Supplied records Start Marker

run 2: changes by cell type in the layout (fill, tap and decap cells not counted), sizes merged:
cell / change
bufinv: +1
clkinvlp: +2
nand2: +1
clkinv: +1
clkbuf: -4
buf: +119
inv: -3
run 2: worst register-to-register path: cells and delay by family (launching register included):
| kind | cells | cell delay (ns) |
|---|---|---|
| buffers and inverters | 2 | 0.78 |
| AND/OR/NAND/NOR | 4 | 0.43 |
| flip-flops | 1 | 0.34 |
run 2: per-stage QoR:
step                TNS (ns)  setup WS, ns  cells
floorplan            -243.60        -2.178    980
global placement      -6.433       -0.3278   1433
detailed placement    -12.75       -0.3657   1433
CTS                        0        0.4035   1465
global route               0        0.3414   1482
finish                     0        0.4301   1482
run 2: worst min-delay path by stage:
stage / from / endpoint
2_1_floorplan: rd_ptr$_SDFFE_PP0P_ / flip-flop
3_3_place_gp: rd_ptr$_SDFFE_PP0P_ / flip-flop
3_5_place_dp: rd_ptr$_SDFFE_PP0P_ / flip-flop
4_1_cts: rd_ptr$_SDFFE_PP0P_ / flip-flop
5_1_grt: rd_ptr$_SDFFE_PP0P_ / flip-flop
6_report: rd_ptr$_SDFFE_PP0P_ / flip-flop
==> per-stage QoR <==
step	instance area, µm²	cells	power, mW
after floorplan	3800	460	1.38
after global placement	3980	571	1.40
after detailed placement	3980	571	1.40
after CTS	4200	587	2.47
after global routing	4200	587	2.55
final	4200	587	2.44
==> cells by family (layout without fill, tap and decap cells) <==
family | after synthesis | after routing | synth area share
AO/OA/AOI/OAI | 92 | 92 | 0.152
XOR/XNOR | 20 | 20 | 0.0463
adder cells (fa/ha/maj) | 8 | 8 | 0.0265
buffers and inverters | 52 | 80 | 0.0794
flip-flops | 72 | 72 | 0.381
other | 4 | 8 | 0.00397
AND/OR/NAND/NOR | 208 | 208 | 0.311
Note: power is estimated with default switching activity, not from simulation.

Supplied records End Marker

Every entry above must appear again in the reply, exactly as it stands.

## Answer to the problem
run 2: changes by cell type in the layout (fill, tap and decap cells not counted), sizes merged:
cell / change
bufinv: +1
clkinvlp: +2
nand2: +1
clkinv: +1
clkbuf: -4
buf: +119
inv: -3
run 2: worst register-to-register path: cells and delay by family (launching register included):
| kind | cells | cell delay (ns) |
|---|---|---|
| buffers and inverters | 2 | 0.78 |
| AND/OR/NAND/NOR | 4 | 0.43 |
| flip-flops | 1 | 0.34 |
run 2: per-stage QoR:
step                TNS (ns)  setup WS, ns  cells
floorplan            -243.60        -2.178    980
global placement      -6.433       -0.3278   1433
detailed placement    -12.75       -0.3657   1433
CTS                        0        0.4035   1465
global route               0        0.3414   1482
finish                     0        0.4301   1482
run 2: worst min-delay path by stage:
stage / from / endpoint
2_1_floorplan: rd_ptr$_SDFFE_PP0P_ / flip-flop
3_3_place_gp: rd_ptr$_SDFFE_PP0P_ / flip-flop
3_5_place_dp: rd_ptr$_SDFFE_PP0P_ / flip-flop
4_1_cts: rd_ptr$_SDFFE_PP0P_ / flip-flop
5_1_grt: rd_ptr$_SDFFE_PP0P_ / flip-flop
6_report: rd_ptr$_SDFFE_PP0P_ / flip-flop
==> per-stage QoR <==
step	instance area, µm²	cells	power, mW
after floorplan	3800	460	1.38
after global placement	3980	571	1.40
after detailed placement	3980	571	1.40
after CTS	4200	587	2.47
after global routing	4200	587	2.55
final	4200	587	2.44
==> cells by family (layout without fill, tap and decap cells) <==
family | after synthesis | after routing | synth area share
AO/OA/AOI/OAI | 92 | 92 | 0.152
XOR/XNOR | 20 | 20 | 0.0463
adder cells (fa/ha/maj) | 8 | 8 | 0.0265
buffers and inverters | 52 | 80 | 0.0794
flip-flops | 72 | 72 | 0.381
other | 4 | 8 | 0.00397
AND/OR/NAND/NOR | 208 | 208 | 0.311
Note: power is estimated with default switching activity, not from simulation.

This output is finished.